ACTIVITY => The data should be printed in full, character for character.

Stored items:
☆ ☆ ☆

**src/rtl/amp_guard_pkg.sv**
```systemverilog
package amp_guard_pkg;

  typedef struct packed {
    logic host_rst_n;
    logic uv_pos;
    logic uv_neg;
    logic over_volt;
    logic over_speed;
  } sense_t;

  localparam int SENSE_W = $bits(sense_t);

  // Combined fault condition from the synchronized sense inputs and the clock monitor
  function automatic logic fault_cond(sense_t s, logic no_clk);
    return (~s.host_rst_n) | s.uv_pos | s.uv_neg | s.over_volt | s.over_speed | no_clk;
  endfunction

  // Rising edge of a level given its current and previous value
  function automatic logic rise(logic now, logic prev);
    return now & ~prev;
  endfunction

endpackage

```
**src/rtl/amp_sync.sv**
```systemverilog
module amp_sync #(
  parameter int W      = 1,
  parameter int STAGES = 2
) (
  input  logic         clk,
  input  logic         rst_n,
  input  logic [W-1:0] d,
  output logic [W-1:0] q
);
  logic [W-1:0] stg [STAGES];

  always_ff @(posedge clk or negedge rst_n) begin
    if (!rst_n) stg[0] <= '0;
    else        stg[0] <= d;
  end

  for (genvar s = 1; s < STAGES; s++) begin : g_stage
    always_ff @(posedge clk or negedge rst_n) begin
      if (!rst_n) stg[s] <= '0;
      else        stg[s] <= stg[s-1];
    end
  end

  assign q = stg[STAGES-1];
endmodule

```
**src/rtl/amp_clk_monitor.sv**
```systemverilog
module amp_clk_monitor #(
  parameter int TIMEOUT_CYC = 1000
) (
  input  logic clk,
  input  logic rst_n,
  input  logic ref_s,
  output logic ref_edge,
  output logic no_clk
);
  import amp_guard_pkg::*;

  localparam int CW = $clog2(TIMEOUT_CYC + 1);
  localparam logic [CW-1:0] LIMIT = CW'(TIMEOUT_CYC);

  logic          ref_d;
  logic [CW-1:0] cnt;

  assign ref_edge = rise(ref_s, ref_d);
  assign no_clk   = (cnt == LIMIT);

  always_ff @(posedge clk or negedge rst_n) begin
    if (!rst_n) begin
      ref_d <= 1'b0;
      cnt   <= '0;
    end else begin
      ref_d <= ref_s;
      if (ref_edge)          cnt <= '0;
      else if (cnt != LIMIT) cnt <= cnt + 1'b1;
    end
  end

  p_timeout_r7: assert property (@(posedge clk) disable iff (!rst_n)
    (cnt == LIMIT - 1'b1 && !ref_edge) |=> no_clk);
  p_edge_restart_r7: assert property (@(posedge clk) disable iff (!rst_n)
    ref_edge |=> !no_clk);
endmodule

```
**src/rtl/amp_fault_latch.sv**
```systemverilog
module amp_fault_latch (
  input  logic clk,
  input  logic rst_n,
  input  logic en_s,
  input  logic fault_set,
  output logic en_rise,
  output logic flt_q,
  output logic run_q
);
  import amp_guard_pkg::*;

  logic en_d;

  assign en_rise = rise(en_s, en_d);

  always_ff @(posedge clk or negedge rst_n) begin
    if (!rst_n) begin
      en_d  <= 1'b0;
      flt_q <= 1'b1;
      run_q <= 1'b0;
    end else begin
      en_d <= en_s;
      if (fault_set)    flt_q <= 1'b1;
      else if (en_rise) flt_q <= 1'b0;
      if (!en_s || fault_set) run_q <= 1'b0;
      else if (en_rise)       run_q <= 1'b1;
    end
  end

  p_idle_off_r2: assert property (@(posedge clk) disable iff (!rst_n)
    !en_s |=> !run_q);
  p_start_needs_edge_r3: assert property (@(posedge clk) disable iff (!rst_n)
    $rose(run_q) |-> $past(en_rise));
  p_fault_latches_r4: assert property (@(posedge clk) disable iff (!rst_n)
    fault_set |=> (flt_q && !run_q));
  p_clear_on_edge_r5: assert property (@(posedge clk) disable iff (!rst_n)
    $fell(flt_q) |-> $past(en_rise && !fault_set));
  p_fault_wins_r6: assert property (@(posedge clk) disable iff (!rst_n)
    (en_rise && fault_set) |=> (flt_q && !run_q));
  p_run_excl_fault_r8: assert property (@(posedge clk) disable iff (!rst_n)
    run_q |-> !flt_q);
  p_hold_run_r9: assert property (@(posedge clk) disable iff (!rst_n)
    (run_q && en_s && !fault_set) |=> run_q);
endmodule

```
**src/rtl/amp_guard.sv**
```systemverilog
module amp_guard #(
  parameter int TIMEOUT_CYC = 1000,
  parameter int SYNC_STAGES = 2
) (
  input  logic clk,
  input  logic rst_n,
  input  logic enable_req,
  input  logic host_rst_n,
  input  logic uv_pos,
  input  logic uv_neg,
  input  logic over_volt,
  input  logic over_speed,
  input  logic ref_clk,
  output logic fault_n,
  output logic run_en
);
  import amp_guard_pkg::*;

  localparam int IN_W = SENSE_W + 2;

  logic [IN_W-1:0] raw, synced;
  sense_t          sense_s;
  logic            en_s, ref_s;
  logic            ref_edge, no_clk;
  logic            fault_set, en_rise, flt_q, run_q;

  assign raw = {ref_clk, enable_req, host_rst_n, uv_pos, uv_neg, over_volt, over_speed};

  amp_sync #(.W(IN_W), .STAGES(SYNC_STAGES)) u_sync (
    .clk(clk), .rst_n(rst_n), .d(raw), .q(synced)
  );

  assign ref_s   = synced[IN_W-1];
  assign en_s    = synced[IN_W-2];
  assign sense_s = sense_t'(synced[SENSE_W-1:0]);

  amp_clk_monitor #(.TIMEOUT_CYC(TIMEOUT_CYC)) u_mon (
    .clk(clk), .rst_n(rst_n), .ref_s(ref_s), .ref_edge(ref_edge), .no_clk(no_clk)
  );

  assign fault_set = fault_cond(sense_s, no_clk);

  amp_fault_latch u_latch (
    .clk(clk), .rst_n(rst_n), .en_s(en_s), .fault_set(fault_set),
    .en_rise(en_rise), .flt_q(flt_q), .run_q(run_q)
  );

  assign fault_n = ~flt_q;
  assign run_en  = run_q;

  p_outputs_excl_r8: assert property (@(posedge clk) disable iff (!rst_n)
    !(run_en && !fault_n));
  p_noclk_faults_r7: assert property (@(posedge clk) disable iff (!rst_n)
    no_clk |=> !fault_n);
endmodule

```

☆ ☆ ☆

THE ANSWER =>
**src/rtl/amp_guard_pkg.sv**
```systemverilog
package amp_guard_pkg;

  typedef struct packed {
    logic host_rst_n;
    logic uv_pos;
    logic uv_neg;
    logic over_volt;
    logic over_speed;
  } sense_t;

  localparam int SENSE_W = $bits(sense_t);

  // Combined fault condition from the synchronized sense inputs and the clock monitor
  function automatic logic fault_cond(sense_t s, logic no_clk);
    return (~s.host_rst_n) | s.uv_pos | s.uv_neg | s.over_volt | s.over_speed | no_clk;
  endfunction

  // Rising edge of a level given its current and previous value
  function automatic logic rise(logic now, logic prev);
    return now & ~prev;
  endfunction

endpackage

```
**src/rtl/amp_sync.sv**
```systemverilog
module amp_sync #(
  parameter int W      = 1,
  parameter int STAGES = 2
) (
  input  logic         clk,
  input  logic         rst_n,
  input  logic [W-1:0] d,
  output logic [W-1:0] q
);
  logic [W-1:0] stg [STAGES];

  always_ff @(posedge clk or negedge rst_n) begin
    if (!rst_n) stg[0] <= '0;
    else        stg[0] <= d;
  end

  for (genvar s = 1; s < STAGES; s++) begin : g_stage
    always_ff @(posedge clk or negedge rst_n) begin
      if (!rst_n) stg[s] <= '0;
      else        stg[s] <= stg[s-1];
    end
  end

  assign q = stg[STAGES-1];
endmodule

```
**src/rtl/amp_clk_monitor.sv**
```systemverilog
module amp_clk_monitor #(
  parameter int TIMEOUT_CYC = 1000
) (
  input  logic clk,
  input  logic rst_n,
  input  logic ref_s,
  output logic ref_edge,
  output logic no_clk
);
  import amp_guard_pkg::*;

  localparam int CW = $clog2(TIMEOUT_CYC + 1);
  localparam logic [CW-1:0] LIMIT = CW'(TIMEOUT_CYC);

  logic          ref_d;
  logic [CW-1:0] cnt;

  assign ref_edge = rise(ref_s, ref_d);
  assign no_clk   = (cnt == LIMIT);

  always_ff @(posedge clk or negedge rst_n) begin
    if (!rst_n) begin
      ref_d <= 1'b0;
      cnt   <= '0;
    end else begin
      ref_d <= ref_s;
      if (ref_edge)          cnt <= '0;
      else if (cnt != LIMIT) cnt <= cnt + 1'b1;
    end
  end

  p_timeout_r7: assert property (@(posedge clk) disable iff (!rst_n)
    (cnt == LIMIT - 1'b1 && !ref_edge) |=> no_clk);
  p_edge_restart_r7: assert property (@(posedge clk) disable iff (!rst_n)
    ref_edge |=> !no_clk);
endmodule

```
**src/rtl/amp_fault_latch.sv**
```systemverilog
module amp_fault_latch (
  input  logic clk,
  input  logic rst_n,
  input  logic en_s,
  input  logic fault_set,
  output logic en_rise,
  output logic flt_q,
  output logic run_q
);
  import amp_guard_pkg::*;

  logic en_d;

  assign en_rise = rise(en_s, en_d);

  always_ff @(posedge clk or negedge rst_n) begin
    if (!rst_n) begin
      en_d  <= 1'b0;
      flt_q <= 1'b1;
      run_q <= 1'b0;
    end else begin
      en_d <= en_s;
      if (fault_set)    flt_q <= 1'b1;
      else if (en_rise) flt_q <= 1'b0;
      if (!en_s || fault_set) run_q <= 1'b0;
      else if (en_rise)       run_q <= 1'b1;
    end
  end

  p_idle_off_r2: assert property (@(posedge clk) disable iff (!rst_n)
    !en_s |=> !run_q);
  p_start_needs_edge_r3: assert property (@(posedge clk) disable iff (!rst_n)
    $rose(run_q) |-> $past(en_rise));
  p_fault_latches_r4: assert property (@(posedge clk) disable iff (!rst_n)
    fault_set |=> (flt_q && !run_q));
  p_clear_on_edge_r5: assert property (@(posedge clk) disable iff (!rst_n)
    $fell(flt_q) |-> $past(en_rise && !fault_set));
  p_fault_wins_r6: assert property (@(posedge clk) disable iff (!rst_n)
    (en_rise && fault_set) |=> (flt_q && !run_q));
  p_run_excl_fault_r8: assert property (@(posedge clk) disable iff (!rst_n)
    run_q |-> !flt_q);
  p_hold_run_r9: assert property (@(posedge clk) disable iff (!rst_n)
    (run_q && en_s && !fault_set) |=> run_q);
endmodule

```
**src/rtl/amp_guard.sv**
```systemverilog
module amp_guard #(
  parameter int TIMEOUT_CYC = 1000,
  parameter int SYNC_STAGES = 2
) (
  input  logic clk,
  input  logic rst_n,
  input  logic enable_req,
  input  logic host_rst_n,
  input  logic uv_pos,
  input  logic uv_neg,
  input  logic over_volt,
  input  logic over_speed,
  input  logic ref_clk,
  output logic fault_n,
  output logic run_en
);
  import amp_guard_pkg::*;

  localparam int IN_W = SENSE_W + 2;

  logic [IN_W-1:0] raw, synced;
  sense_t          sense_s;
  logic            en_s, ref_s;
  logic            ref_edge, no_clk;
  logic            fault_set, en_rise, flt_q, run_q;

  assign raw = {ref_clk, enable_req, host_rst_n, uv_pos, uv_neg, over_volt, over_speed};

  amp_sync #(.W(IN_W), .STAGES(SYNC_STAGES)) u_sync (
    .clk(clk), .rst_n(rst_n), .d(raw), .q(synced)
  );

  assign ref_s   = synced[IN_W-1];
  assign en_s    = synced[IN_W-2];
  assign sense_s = sense_t'(synced[SENSE_W-1:0]);

  amp_clk_monitor #(.TIMEOUT_CYC(TIMEOUT_CYC)) u_mon (
    .clk(clk), .rst_n(rst_n), .ref_s(ref_s), .ref_edge(ref_edge), .no_clk(no_clk)
  );

  assign fault_set = fault_cond(sense_s, no_clk);

  amp_fault_latch u_latch (
    .clk(clk), .rst_n(rst_n), .en_s(en_s), .fault_set(fault_set),
    .en_rise(en_rise), .flt_q(flt_q), .run_q(run_q)
  );

  assign fault_n = ~flt_q;
  assign run_en  = run_q;

  p_outputs_excl_r8: assert property (@(posedge clk) disable iff (!rst_n)
    !(run_en && !fault_n));
  p_noclk_faults_r7: assert property (@(posedge clk) disable iff (!rst_n)
    no_clk |=> !fault_n);
endmodule

```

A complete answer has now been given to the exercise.